— Work to complete —
How many lines in these records include the string "destination"? Reply with that number alone.

Items from a data source:
++++

## src/rtl/scan_datapath.sv

```systemverilog
// Scan datapath: a preloadable source RAM, a read-address counter, an
// unsigned threshold comparator, a destination RAM and a saturating
// write/match counter. Sequencing is owned by the external scan controller.
// This block only reacts to the controller's strobes and reports rco/gt back
// with zero latency.
//
// Ports
//   clk, rst            system clock; asynchronous active-high reset (clears counters only)
//   clr                 synchronous clear of both counters, dominates all strobes
//   rd_inc              advance read address (wraps at the top)
//   wr_inc              advance write/match counter (saturates at 2**ADDR_W)
//   we                  store current source word at wr_count in destination RAM
//   thresh              unsigned comparison threshold
//   load_en/addr/data   source RAM preload write port
//   dst_addr            destination RAM readback address
//   rd_addr, src_data   current read address and the source word there
//   gt, rco             src_data > thresh; rd_addr at its last address
//   wr_count, full      words stored (also next destination slot); counter saturated
//   dst_data            destination RAM word at dst_addr
module scan_datapath #(
  parameter int DATA_W = 8,
  parameter int ADDR_W = 4
) (
  input  logic              clk,
  input  logic              rst,
  input  logic              clr,
  input  logic              rd_inc,
  input  logic              wr_inc,
  input  logic              we,
  input  logic [DATA_W-1:0] thresh,
  input  logic              load_en,
  input  logic [ADDR_W-1:0] load_addr,
  input  logic [DATA_W-1:0] load_data,
  input  logic [ADDR_W-1:0] dst_addr,
  output logic [ADDR_W-1:0] rd_addr,
  output logic [DATA_W-1:0] src_data,
  output logic              gt,
  output logic              rco,
  output logic [ADDR_W:0]   wr_count,
  output logic              full,
  output logic [DATA_W-1:0] dst_data
);

  localparam int DEPTH = 1 << ADDR_W;
  localparam logic [ADDR_W:0] FULL_CNT = (ADDR_W+1)'(DEPTH);

  logic [DATA_W-1:0] src_mem [DEPTH];
  logic [DATA_W-1:0] dst_mem [DEPTH];

  logic [ADDR_W-1:0] rd_addr_q, rd_addr_d;
  logic [ADDR_W:0]   wr_count_q, wr_count_d;
  logic              full_w;
  logic              dst_we;

  assign full_w = (wr_count_q == FULL_CNT);
  // A write issued together with clr, or once all slots are used, is dropped
  // so earlier results are never overwritten on the counter's behalf.
  assign dst_we = we & ~clr & ~full_w;

  always_comb begin
    rd_addr_d = rd_addr_q;
    if (clr) begin
      rd_addr_d = '0;
    end else if (rd_inc) begin
      rd_addr_d = rd_addr_q + ADDR_W'(1);
    end
  end

  always_comb begin
    wr_count_d = wr_count_q;
    if (clr) begin
      wr_count_d = '0;
    end else if (wr_inc && !full_w) begin
      wr_count_d = wr_count_q + (ADDR_W+1)'(1);
    end
  end

  always_ff @(posedge clk or posedge rst) begin
    if (rst) begin
      rd_addr_q  <= '0;
      wr_count_q <= '0;
    end else begin
      rd_addr_q  <= rd_addr_d;
      wr_count_q <= wr_count_d;
    end
  end

  // RAM contents survive reset; only the counters are cleared.
  always_ff @(posedge clk) begin
    if (load_en) begin
      src_mem[load_addr] <= load_data;
    end
  end

  always_ff @(posedge clk) begin
    if (dst_we) begin
      dst_mem[wr_count_q[ADDR_W-1:0]] <= src_mem[rd_addr_q];
    end
  end

  assign rd_addr  = rd_addr_q;
  assign src_data = src_mem[rd_addr_q];
  assign gt       = (src_mem[rd_addr_q] > thresh);
  assign rco      = (rd_addr_q == {ADDR_W{1'b1}});
  assign wr_count = wr_count_q;
  assign full     = full_w;
  assign dst_data = dst_mem[dst_addr];

endmodule

```
**config.mk**
```make
export PLATFORM = sky130hd
export DESIGN_NAME = hazard_scoreboard
export DESIGN_NICKNAME = d
export VERILOG_FILES = /design/src/rtl/hazard_scoreboard.sv
export SDC_FILE = /design/constraint.sdc
export NUM_CORES = 1
export LEC_CHECK = 0
export ABC_AREA = 1
export CAP_MARGIN = 20
export CORE_ASPECT_RATIO = 0.75
export CORE_MARGIN = 10
export CORE_UTILIZATION = 42
export DETAILED_ROUTE_END_ITERATION = 7
export GPL_ROUTABILITY_DRIVEN = 0
export PLACE_DENSITY = 0.67
export SYNTH_ARGS = -nofsm -noshare
export SYNTH_HDL_FRONTEND = slang
export SYNTH_SLANG_ARGS = --single-unit
export TNS_END_PERCENT = 1
```
**constraint.sdc**
```tcl
create_clock -name clk -period 6.9 [get_ports clk]
set_input_delay 1.035 -clock clk [delete_from_list [all_inputs] [get_ports clk]]
set_output_delay 1.035 -clock clk [all_outputs]
set_load 0.02 [all_outputs]
```
**src/rtl/hazard_scoreboard.sv**
```systemverilog
// hazard_scoreboard: producer-side register scoreboard beside the ID/EX register.
// Counts outstanding writes per architectural register, clears them at writeback
// or when a squashed writer is killed, and generates the decode-stage stall.
// Optional feature macro: SCOREBOARD_FWD_EN. When it is defined, ALU results are
// assumed forwarded and only the one-cycle load-use bubble stalls. When it is
// undefined, a busy source stalls until its last outstanding write retires.
module hazard_scoreboard #(
    parameter int MAX_INFLIGHT = 3
) (
    input  logic        clk,
    input  logic        rst_n,
    input  logic        issue_valid,
    input  logic [4:0]  issue_rs1,
    input  logic [4:0]  issue_rs2,
    input  logic        issue_rs1_used,
    input  logic        issue_rs2_used,
    input  logic [4:0]  issue_rd,
    input  logic        issue_regwrite,
    input  logic        issue_is_load,
    output logic        issue_ready,
    output logic        stall,
    input  logic        wb_valid,
    input  logic [4:0]  wb_rd,
    input  logic        kill_valid,
    input  logic [4:0]  kill_rd,
    output logic [31:0] busy_vec
);

    localparam int CW = $clog2(MAX_INFLIGHT + 1);
    localparam logic [CW-1:0] CNT_MAX = CW'(MAX_INFLIGHT);
    localparam logic [CW-1:0] CNT_ONE = CW'(1);

    // Per-register state; entry 0 is never written and stays at its reset value.
    logic [CW-1:0] cnt_q [32];
    logic [CW-1:0] cnt_d [32];
    logic          ld_q  [32];
    logic          ld_d  [32];
    logic [1:0]    age_q [32];
    logic [1:0]    age_d [32];

    logic rs1_busy, rs2_busy;
    logic rs1_haz, rs2_haz;
    logic waw_block;
    logic accept;

    // Source hazards, WAW limit and the resulting issue handshake.
    always_comb begin
        // NOTE: every variable assigned in this block gets a value on every path
        // (defaults first), otherwise synthesis infers a latch.
        rs1_busy  = 1'b0;
        rs2_busy  = 1'b0;
        waw_block = 1'b0;

        // A sole outstanding write retiring this cycle is visible through the
        // register file (write-before-read), so it does not count as busy.
        if (issue_rs1_used && issue_rs1 != 5'd0 && cnt_q[issue_rs1] != '0)
            rs1_busy = !(wb_valid && wb_rd == issue_rs1 && cnt_q[issue_rs1] == CNT_ONE);
        if (issue_rs2_used && issue_rs2 != 5'd0 && cnt_q[issue_rs2] != '0)
            rs2_busy = !(wb_valid && wb_rd == issue_rs2 && cnt_q[issue_rs2] == CNT_ONE);

`ifdef SCOREBOARD_FWD_EN
        // Only a load that issued last cycle has no value to forward yet.
        rs1_haz = rs1_busy && ld_q[issue_rs1] && age_q[issue_rs1] == 2'd0;
        rs2_haz = rs2_busy && ld_q[issue_rs2] && age_q[issue_rs2] == 2'd0;
`else
        rs1_haz = rs1_busy;
        rs2_haz = rs2_busy;
`endif

        // A full counter blocks a new writer unless a retire frees a slot now.
        if (issue_regwrite && issue_rd != 5'd0 && cnt_q[issue_rd] == CNT_MAX)
            waw_block = !((wb_valid && wb_rd == issue_rd) ||
                          (kill_valid && kill_rd == issue_rd));

        issue_ready = !issue_valid || !(rs1_haz || rs2_haz || waw_block);
        stall       = issue_valid && !issue_ready;
        accept      = issue_valid && issue_ready && issue_regwrite && issue_rd != 5'd0;
    end

    // Next-state per register: net of accept/wb/kill, floored at zero.
    always_comb begin
        for (int r = 0; r < 32; r++) begin
            cnt_d[r] = cnt_q[r];
            ld_d[r]  = ld_q[r];
            age_d[r] = age_q[r];
        end
        for (int r = 1; r < 32; r++) begin
            logic acc_hit, wb_hit, kill_hit;
            int   n;
            acc_hit  = accept && issue_rd == 5'(r);
            wb_hit   = wb_valid && wb_rd == 5'(r);
            kill_hit = kill_valid && kill_rd == 5'(r);
            n = int'(cnt_q[r]) + int'(acc_hit) - int'(wb_hit) - int'(kill_hit);
            if (n < 0)
                n = 0;
            cnt_d[r] = CW'(n);
            if (acc_hit) begin
                ld_d[r]  = issue_is_load;
                age_d[r] = 2'd0;
            end else if (age_q[r] != 2'd3) begin
                age_d[r] = age_q[r] + 2'd1;
            end
        end
    end

    // State registers; the whole table clears asynchronously on reset.
    always_ff @(posedge clk or negedge rst_n) begin
        if (!rst_n) begin
            // NOTE: this table is built from flops, not RAM, so it can and must be
            // reset: a stale count after reset would stall decode forever.
            for (int r = 0; r < 32; r++) begin
                cnt_q[r] <= '0;
                ld_q[r]  <= 1'b0;
                age_q[r] <= 2'd0;
            end
        end else begin
            // NOTE: non-blocking assignments so every entry updates from the
            // pre-edge state, independent of statement order.
            for (int r = 0; r < 32; r++) begin
                cnt_q[r] <= cnt_d[r];
                ld_q[r]  <= ld_d[r];
                age_q[r] <= age_d[r];
            end
        end
    end

    // Busy view of the table; x0 is never busy.
    always_comb begin
        busy_vec = '0;
        for (int r = 1; r < 32; r++)
            busy_vec[r] = (cnt_q[r] != '0);
    end

endmodule

```
==> flow_summary.toml <==
[pwr]
p_seq_share_pct = 26.2
switchingPower_uw = 1470
p_leak_uw = 0.00543
swShare_pct = 49.5
ir_drop_v = 0.000151
p_comb_share_pct = 58.0
power_density_mw_per_mm2 = 293
p_clk_share_pct = 15.8
power.internal_uw = 1500

[routing]
dr_total_vias = 9054
viasPerCell = 5.33
drtIter0Drc = 1198
firstDrtPassIters = 6
drc = 0
finalWirelength_microns = 30600
wire_per_inst_microns = 18.0
ant_nets = 0

[synthesis]
synth_cells = 1366
yosysWarnings = 0
syn_area_per_cell_sq_um = 6.59
synthesis.area_sq_mm = 0.00901
yosysSeqAreaShare_pct = 17.2
synth_ff_type = "dfrtp_1"
synth.area.top_cells = "ha_1, dfrtp_1, nand2_1"
syn_nets = 1586
yosys-top-cells-count = "nand2_1, inv_1, nand3_1"
synth.most_common_cell = "nand2_1"
synth_top_area_share_pct = 21.5
ys_types = 34
async_reset_ff_share_pct = 100
synth-seq-cells = 62
synth_edf_count = 0
yosysTopAreaCell = "ha_1"

[global_routing]
met2_usage_pct = 31.6
grt_max_degree = 63
track_usage_pct = 21.8
top_usage_layer = "met2"
antenna_found_initial = 0
grt_pass1_wl_microns = 47200
grt_overflow = 0
grt_util_met3_pct = 7.14
use_met1_pct = 29.6
grt_pass1_vias = 8408

[floorplanning]
num_rows = 46
die_h_microns = 147
die_x_microns = 189
core_area_sq_mm = 0.0211
pin_count = 68
initial_core_util_pct = 42.6
die_area_sq_mm = 0.0278

[cells_and_area]
final_nets = 1627
biggestRegsByFlops = "cnt_q x62"
drive_above_1_share_pct = 4.54
largest-register = "cnt_q"
area_growth_pct = 12.5
num_antenna_cells = 0
fin_area_sq_mm = 0.0101
largest_register_ffs = 62

[clocking]
cts_buffers = 9
cts.sinks = 62
clk_pin_slew_worst_paths_ns = 0.05
root_buffer = "clkbuf_16"
cts_hold_repair.buffers = 0
post-cts-setup-buffer-count = 0
insertion_delay_ns = 0.35
htreeDepth = 3
cts_tree = "done"
ctsResizeCount = 0
cts_buffer_depth = 2

[placement]
port_buffers = 65
placed_area_sq_mm = 0.00984
hpwl_microns = 23800

[setup_path]
path_cells = "clkdlybuf4s50_1 -> inv_2 -> nor2_2 -> nand2_1 -> nand4_1 -> nand2_1 -> nand2_1 -> inv_1 -> nand2_1 -> nand2_1 -> nand2_1 -> nand3_2 -> nand3_1 -> nand2_1 -> inv_1 -> clkdlybuf4s50_1"
worstSetupEndpointType = "output pin"
critical_path_class = "input port to output pin"
worstSetupPathDepth = 16
cpMostUsedCell = "nand2_1"
worstPathArrival_ns = 4.26
r2r.worst_path.cells = 24
worstPathMaxFanout = 14
cpPeakStageDelay_ns = 0.85
startpoint_type = "input port"
slowest_stage = "clkdlybuf4s50_1"
crit_family = "buffers and inverters"
critPathRequiredTime_ns = 5.86
worst-path-buf-inv = 5

[flow_run]
maxCapViolCount = 0

[sta]
finalHoldViolCount = 0
setup_viol = 0
rsz0062_at_grt = "no"
finalCritPeriodShare_pct = 76.7
max_slew_margin_pct = 35.6
final.setup.tns_ns = 0
final.min_clock_period_ns = 5.30
tightest_slew_ns = 0.966
max_freq_mhz = 189
fin_skew_ns = 0.00643
slew_violations = 0

[worst_hold_path]
holdPathStages = 4
min-delay-path-class = "register to register"

[status]
outcome = "finished, final reports clean"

++++

— Expected answer —
5